Modeling Heat Transfer Through Concentric Cylindrical Layers for Controlled Thermal Regulation of a Commercial Research Cryostat

Abstract The thermal characteristics of a variable temperature, flowing vapor cryostat are theoretically modeled, accounting for specific geometrical and material constraints, temperature-varying heat transfer coefficients, and thermal conductivities for conductive, convective, and radiative heat transfer. The temperature within the cryostat is controlled by an internal heater and is monitored at both the heater and the sample stage. The system consists of multiple coaxial, cylindrical layers of stainless steel containing various fluids (light vacuum, helium gas, nitrogen gas; the liquid cryogen is nitrogen or helium). Calculated Prandtl and Grashof numbers for the fluid layers suggest that the Churchill-Chu form of the Nusselt equation be used in the analysis of this system.

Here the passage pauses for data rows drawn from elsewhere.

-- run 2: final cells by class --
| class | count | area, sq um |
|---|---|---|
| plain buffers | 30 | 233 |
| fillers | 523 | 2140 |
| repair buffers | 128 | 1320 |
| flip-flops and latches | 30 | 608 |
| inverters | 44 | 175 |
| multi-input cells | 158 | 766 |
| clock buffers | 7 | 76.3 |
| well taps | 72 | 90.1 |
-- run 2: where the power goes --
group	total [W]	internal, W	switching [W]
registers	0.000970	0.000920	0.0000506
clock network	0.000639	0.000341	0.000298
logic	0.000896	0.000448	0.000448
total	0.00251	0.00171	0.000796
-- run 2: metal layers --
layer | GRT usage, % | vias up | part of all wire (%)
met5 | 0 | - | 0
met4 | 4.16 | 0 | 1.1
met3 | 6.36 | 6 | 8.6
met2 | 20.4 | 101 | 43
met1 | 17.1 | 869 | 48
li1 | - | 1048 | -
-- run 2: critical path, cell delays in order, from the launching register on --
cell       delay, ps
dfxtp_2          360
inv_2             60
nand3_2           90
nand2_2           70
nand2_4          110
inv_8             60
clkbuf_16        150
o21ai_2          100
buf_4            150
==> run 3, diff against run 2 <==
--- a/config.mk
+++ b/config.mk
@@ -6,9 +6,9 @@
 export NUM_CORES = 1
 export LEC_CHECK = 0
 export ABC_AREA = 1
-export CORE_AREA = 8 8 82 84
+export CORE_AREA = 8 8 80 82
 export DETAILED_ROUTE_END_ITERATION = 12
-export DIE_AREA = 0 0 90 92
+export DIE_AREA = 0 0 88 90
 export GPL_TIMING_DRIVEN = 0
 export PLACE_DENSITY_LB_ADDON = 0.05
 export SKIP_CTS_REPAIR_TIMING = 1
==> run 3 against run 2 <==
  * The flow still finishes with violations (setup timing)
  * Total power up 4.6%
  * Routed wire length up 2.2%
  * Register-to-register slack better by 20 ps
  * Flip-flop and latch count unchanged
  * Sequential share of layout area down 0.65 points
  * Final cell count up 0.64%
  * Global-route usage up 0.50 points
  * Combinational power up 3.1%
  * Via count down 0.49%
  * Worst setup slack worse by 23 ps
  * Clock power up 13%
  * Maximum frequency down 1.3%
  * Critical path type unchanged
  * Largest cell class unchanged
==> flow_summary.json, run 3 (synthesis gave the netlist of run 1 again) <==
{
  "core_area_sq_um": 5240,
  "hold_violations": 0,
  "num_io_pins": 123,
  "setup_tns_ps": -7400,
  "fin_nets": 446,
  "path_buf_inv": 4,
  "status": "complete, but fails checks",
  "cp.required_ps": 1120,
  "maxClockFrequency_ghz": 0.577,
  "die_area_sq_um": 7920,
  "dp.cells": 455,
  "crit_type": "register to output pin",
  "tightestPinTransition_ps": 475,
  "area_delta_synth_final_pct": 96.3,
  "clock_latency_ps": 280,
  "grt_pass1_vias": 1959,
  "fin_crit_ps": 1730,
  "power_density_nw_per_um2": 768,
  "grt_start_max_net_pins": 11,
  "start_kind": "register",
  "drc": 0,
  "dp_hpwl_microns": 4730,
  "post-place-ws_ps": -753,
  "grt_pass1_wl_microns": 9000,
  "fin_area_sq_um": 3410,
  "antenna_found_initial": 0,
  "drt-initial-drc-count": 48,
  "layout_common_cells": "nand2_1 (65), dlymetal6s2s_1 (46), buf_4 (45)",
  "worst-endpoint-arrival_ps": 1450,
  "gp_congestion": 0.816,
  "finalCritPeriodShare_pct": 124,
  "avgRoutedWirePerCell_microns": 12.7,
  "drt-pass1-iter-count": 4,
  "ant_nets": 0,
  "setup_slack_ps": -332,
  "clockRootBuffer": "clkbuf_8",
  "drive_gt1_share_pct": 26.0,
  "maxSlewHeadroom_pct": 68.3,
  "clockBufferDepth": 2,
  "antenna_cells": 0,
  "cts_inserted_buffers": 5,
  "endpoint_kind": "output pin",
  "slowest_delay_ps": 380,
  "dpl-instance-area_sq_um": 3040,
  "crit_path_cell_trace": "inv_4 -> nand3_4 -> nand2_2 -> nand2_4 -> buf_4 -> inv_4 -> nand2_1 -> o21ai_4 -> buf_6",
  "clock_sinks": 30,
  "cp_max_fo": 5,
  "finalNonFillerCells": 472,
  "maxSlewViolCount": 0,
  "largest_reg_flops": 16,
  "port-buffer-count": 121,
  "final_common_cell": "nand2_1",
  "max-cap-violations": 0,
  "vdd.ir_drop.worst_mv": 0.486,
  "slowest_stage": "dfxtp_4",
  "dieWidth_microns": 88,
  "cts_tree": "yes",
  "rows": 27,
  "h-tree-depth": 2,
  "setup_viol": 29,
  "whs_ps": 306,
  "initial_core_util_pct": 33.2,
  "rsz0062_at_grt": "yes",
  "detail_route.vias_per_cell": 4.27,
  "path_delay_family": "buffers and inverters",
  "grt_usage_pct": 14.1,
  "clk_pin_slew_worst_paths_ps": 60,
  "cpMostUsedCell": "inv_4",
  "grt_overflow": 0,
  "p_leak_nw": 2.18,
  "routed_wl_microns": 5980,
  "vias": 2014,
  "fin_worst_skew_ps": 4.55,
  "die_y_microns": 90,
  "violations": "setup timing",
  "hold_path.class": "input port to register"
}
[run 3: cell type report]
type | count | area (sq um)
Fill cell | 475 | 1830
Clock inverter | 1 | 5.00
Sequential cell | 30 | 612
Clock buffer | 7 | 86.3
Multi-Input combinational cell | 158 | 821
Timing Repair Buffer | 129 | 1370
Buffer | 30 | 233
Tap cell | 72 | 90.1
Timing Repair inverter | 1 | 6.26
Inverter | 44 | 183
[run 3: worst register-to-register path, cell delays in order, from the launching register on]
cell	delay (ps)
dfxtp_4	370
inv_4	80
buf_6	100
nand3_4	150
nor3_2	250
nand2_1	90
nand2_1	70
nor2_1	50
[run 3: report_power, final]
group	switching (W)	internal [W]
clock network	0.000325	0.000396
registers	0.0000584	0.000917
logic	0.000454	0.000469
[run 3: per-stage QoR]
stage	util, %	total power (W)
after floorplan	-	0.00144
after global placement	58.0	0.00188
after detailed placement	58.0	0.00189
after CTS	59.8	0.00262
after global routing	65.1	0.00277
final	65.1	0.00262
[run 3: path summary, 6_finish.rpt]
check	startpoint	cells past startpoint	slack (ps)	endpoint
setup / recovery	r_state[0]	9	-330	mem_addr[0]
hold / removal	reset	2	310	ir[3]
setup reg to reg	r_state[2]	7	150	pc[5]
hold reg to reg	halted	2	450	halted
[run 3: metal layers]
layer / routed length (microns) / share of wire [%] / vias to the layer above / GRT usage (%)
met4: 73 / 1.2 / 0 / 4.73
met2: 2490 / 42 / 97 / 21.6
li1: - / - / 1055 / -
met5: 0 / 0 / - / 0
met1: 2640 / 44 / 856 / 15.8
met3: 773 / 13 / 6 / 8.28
`config.mk`:
```
export PLATFORM = sky130hd
export DESIGN_NAME = keypad_scanner
export DESIGN_NICKNAME = d
export VERILOG_FILES = /design/src/rtl/keypad_pkg.sv /design/src/rtl/sync_2ff.sv /design/src/rtl/keypad_scanner.sv
export SDC_FILE = /design/constraint.sdc
export NUM_CORES = 1
export LEC_CHECK = 0
export BUFFER_PORTS_ARGS = -buffer_cell sky130_fd_sc_hd__buf_2
export CELL_PAD_IN_SITES_DETAIL_PLACEMENT = 0
export CELL_PAD_IN_SITES_GLOBAL_PLACEMENT = 1
export CORE_MARGIN = 1
export CORE_UTILIZATION = 49
export CTS_BUF_LIST = sky130_fd_sc_hd__clkbuf_8
export CTS_CLUSTER_DIAMETER = 50
export DETAILED_ROUTE_END_ITERATION = 6
export PLACE_DENSITY_LB_ADDON = 0.2
export RECOVER_POWER = 50
export SETUP_SLACK_MARGIN = 0.3
export SKIP_LAST_GASP = 1
export SLEW_MARGIN = 20
export SYNTH_ARGS = -nofsm -noshare
export SYNTH_HDL_FRONTEND = slang
export SYNTH_SLANG_ARGS = --single-unit
```
`constraint.sdc`:
```
create_clock -name clk -period 3.1 [get_ports clk]
set_input_delay 0.155 -clock clk [delete_from_list [all_inputs] [get_ports clk]]
set_output_delay 0.155 -clock clk [all_outputs]
set_load 0.02 [all_outputs]
```
## src/rtl/div_unit_pkg.sv

```systemverilog
// ---------------------------------------------------------------------------
// div_unit_pkg
// Shared types for the iterative integer divider.
//   div_op_t    : funct3[1:0] encoding of DIV / DIVU / REM / REMU
//   div_state_t : divider control states
// ---------------------------------------------------------------------------
package div_unit_pkg;

    typedef enum logic [1:0] {
        DIV_OP  = 2'b00,
        DIVU_OP = 2'b01,
        REM_OP  = 2'b10,
        REMU_OP = 2'b11
    } div_op_t;

    typedef enum logic [1:0] {
        IDLE = 2'd0,
        BUSY = 2'd1,
        DONE = 2'd2
    } div_state_t;

    // Bit 0 of the encoding marks the unsigned flavours.
    function automatic logic op_is_signed(div_op_t op);
        return (op == DIV_OP) || (op == REM_OP);
    endfunction

    // Bit 1 of the encoding selects the remainder as the result.
    function automatic logic op_is_rem(div_op_t op);
        return (op == REM_OP) || (op == REMU_OP);
    endfunction

endpackage

```

## src/rtl/div_unit_step.sv

```systemverilog
// ---------------------------------------------------------------------------
// div_step
// One combinational radix-2 restoring division step.
//   rem_in       : partial remainder, always < divisor
//   divisor      : unsigned divisor magnitude
//   dividend_bit : next dividend bit shifted into the remainder
//   rem_out      : partial remainder after the step
//   q_bit        : quotient bit produced by the step
// ---------------------------------------------------------------------------
module div_step #(
    parameter int XLEN = 32
) (
    input  logic [XLEN-1:0] rem_in,
    input  logic [XLEN-1:0] divisor,
    input  logic            dividend_bit,
    output logic [XLEN-1:0] rem_out,
    output logic            q_bit
);

    logic [XLEN:0] shifted;
    logic [XLEN:0] trial;

    assign shifted = {rem_in, dividend_bit};
    assign trial   = shifted - {1'b0, divisor};

    // XLEN+1 bits suffice: since rem_in < divisor, a set shifted MSB always
    // means the trial is non-negative, otherwise trial MSB is a true sign.
    assign q_bit   = shifted[XLEN] | ~trial[XLEN];
    assign rem_out = q_bit ? trial[XLEN-1:0] : shifted[XLEN-1:0];

endmodule

```

## src/rtl/div_unit.sv

```systemverilog
// ---------------------------------------------------------------------------
// div_unit
// Iterative integer divider (DIV/DIVU/REM/REMU) retiring BITS_PER_CYCLE
// quotient bits per clock, with divide-by-zero and signed-overflow shortcuts.
//   clk, reset      : clock, asynchronous active-high reset
//   flush_i         : kill any in-flight or pending operation
//   req_v_i/ready_o : request handshake (op_i, tag_i, rs1_data_i, rs2_data_i)
//   busy_o          : unit is not idle
//   resp_v_o/ready_i: response handshake (resp_tag_o, resp_data_o)
// ---------------------------------------------------------------------------
module div_unit
    import div_unit_pkg::*;
#(
    parameter int XLEN           = 32,
    parameter int BITS_PER_CYCLE = 1,
    parameter int TAG_W          = 5
) (
    input  logic             clk,
    input  logic             reset,
    input  logic             flush_i,
    input  logic             req_v_i,
    output logic             req_ready_o,
    input  logic [1:0]       op_i,
    input  logic [TAG_W-1:0] tag_i,
    input  logic [XLEN-1:0]  rs1_data_i,
    input  logic [XLEN-1:0]  rs2_data_i,
    output logic             busy_o,
    output logic             resp_v_o,
    input  logic             resp_ready_i,
    output logic [TAG_W-1:0] resp_tag_o,
    output logic [XLEN-1:0]  resp_data_o
);

    localparam int STEPS = XLEN / BITS_PER_CYCLE;
    localparam int CNT_W = $clog2(STEPS + 1);

    div_state_t       state, state_next;
    div_op_t          op;
    logic             rem_sel_q, q_neg_q, r_neg_q;
    logic [XLEN-1:0]  dividend_q, divisor_q, rem_q, data_q;
    logic [CNT_W-1:0] count_q;
    logic [TAG_W-1:0] tag_q;

    // Request decode
    logic            accept, signed_req, rs1_neg, rs2_neg;
    logic            div_zero, overflow, special;
    logic [XLEN-1:0] special_data;

    assign op          = div_op_t'(op_i);
    assign req_ready_o = (state == IDLE) && !flush_i;
    assign accept      = req_v_i && req_ready_o;
    assign signed_req  = op_is_signed(op);
    assign rs1_neg     = signed_req && rs1_data_i[XLEN-1];
    assign rs2_neg     = signed_req && rs2_data_i[XLEN-1];
    assign div_zero    = (rs2_data_i == '0);
    assign overflow    = signed_req && (rs1_data_i == {1'b1, {(XLEN-1){1'b0}}})
                         && (rs2_data_i == '1);
    assign special     = div_zero || overflow;

    always_comb begin
        if (op_is_rem(op)) special_data = div_zero ? rs1_data_i : '0;
        else               special_data = div_zero ? '1 : rs1_data_i;
    end

    // Chain of restoring steps; the dividend register doubles as the
    // quotient register, quotient bits entering as dividend bits leave.
    logic [BITS_PER_CYCLE:0][XLEN-1:0] rem_chain;
    logic [BITS_PER_CYCLE-1:0]         q_bits;
    logic [XLEN-1:0]                   quot_next, rem_next, q_final, r_final;

    assign rem_chain[0] = rem_q;

    for (genvar k = 0; k < BITS_PER_CYCLE; k++) begin : g_step
        div_step #(.XLEN(XLEN)) u_step (
            .rem_in       (rem_chain[k]),
            .divisor      (divisor_q),
            .dividend_bit (dividend_q[XLEN-1-k]),
            .rem_out      (rem_chain[k+1]),
            .q_bit        (q_bits[BITS_PER_CYCLE-1-k])
        );
    end

    assign quot_next = {dividend_q[XLEN-BITS_PER_CYCLE-1:0], q_bits};
    assign rem_next  = rem_chain[BITS_PER_CYCLE];
    assign q_final   = q_neg_q ? -quot_next : quot_next;
    assign r_final   = r_neg_q ? -rem_next  : rem_next;

    // Control FSM
    always_ff @(posedge clk or posedge reset) begin
        // NOTE: clocked state uses <= so every register samples pre-edge values.
        if (reset) state <= IDLE;
        else       state <= state_next;
    end

    always_comb begin
        // NOTE: default first so no path leaves state_next unassigned (no latch).
        state_next = state;
        unique case (state)
            IDLE:    if (accept) state_next = special ? DONE : BUSY;
            BUSY:    if (count_q == CNT_W'(1)) state_next = DONE;
            DONE:    if (resp_ready_i) state_next = IDLE;
            default: state_next = IDLE;
        endcase
        // Flush wins over arriving requests and response handshakes.
        if (flush_i) state_next = IDLE;
    end

    // Datapath
    always_ff @(posedge clk or posedge reset) begin
        if (reset) begin
            rem_sel_q  <= 1'b0;
            q_neg_q    <= 1'b0;
            r_neg_q    <= 1'b0;
            dividend_q <= '0;
            divisor_q  <= '0;
            rem_q      <= '0;
            data_q     <= '0;
            count_q    <= '0;
            tag_q      <= '0;
        end else if (flush_i) begin
            count_q <= '0;
        end else if (accept) begin
            rem_sel_q  <= op_is_rem(op);
            q_neg_q    <= rs1_neg ^ rs2_neg;
            r_neg_q    <= rs1_neg;
            tag_q      <= tag_i;
            dividend_q <= rs1_neg ? -rs1_data_i : rs1_data_i;
            divisor_q  <= rs2_neg ? -rs2_data_i : rs2_data_i;
            rem_q      <= '0;
            count_q    <= special ? '0 : CNT_W'(STEPS);
            if (special) data_q <= special_data;
        end else if (state == BUSY) begin
            dividend_q <= quot_next;
            rem_q      <= rem_next;
            count_q    <= count_q - CNT_W'(1);
            if (count_q == CNT_W'(1)) data_q <= rem_sel_q ? r_final : q_final;
        end
    end

    assign busy_o      = (state != IDLE);
    assign resp_v_o    = (state == DONE);
    assign resp_tag_o  = tag_q;
    assign resp_data_o = data_q;

endmodule

```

Formulating a model that predicts heat flows throughout the cryostat allows for appropriate articulation of the heater, so the sample quickly reaches the desired temperature without overshooting. Transient and steady-state models were investigated for predictive ability, with both methods reproducing the system's experimentally collected heating and cooling behavior. The established steady-state model replicates temperatures at the heater sensor to 2%, and the transient model replicates temperatures to an average of 1% of experimental values. Functions and values describing the temperature rise at the position of the heater sensor when the heater is turned on, the cooling at the heater sensor when the heater is turned off, the temporal lag of sample heating, the interfacial temperature values, and the heater control parameters have been determined. Methods for refining the explicit finite difference scheme used for solving the diffusion equation are specified.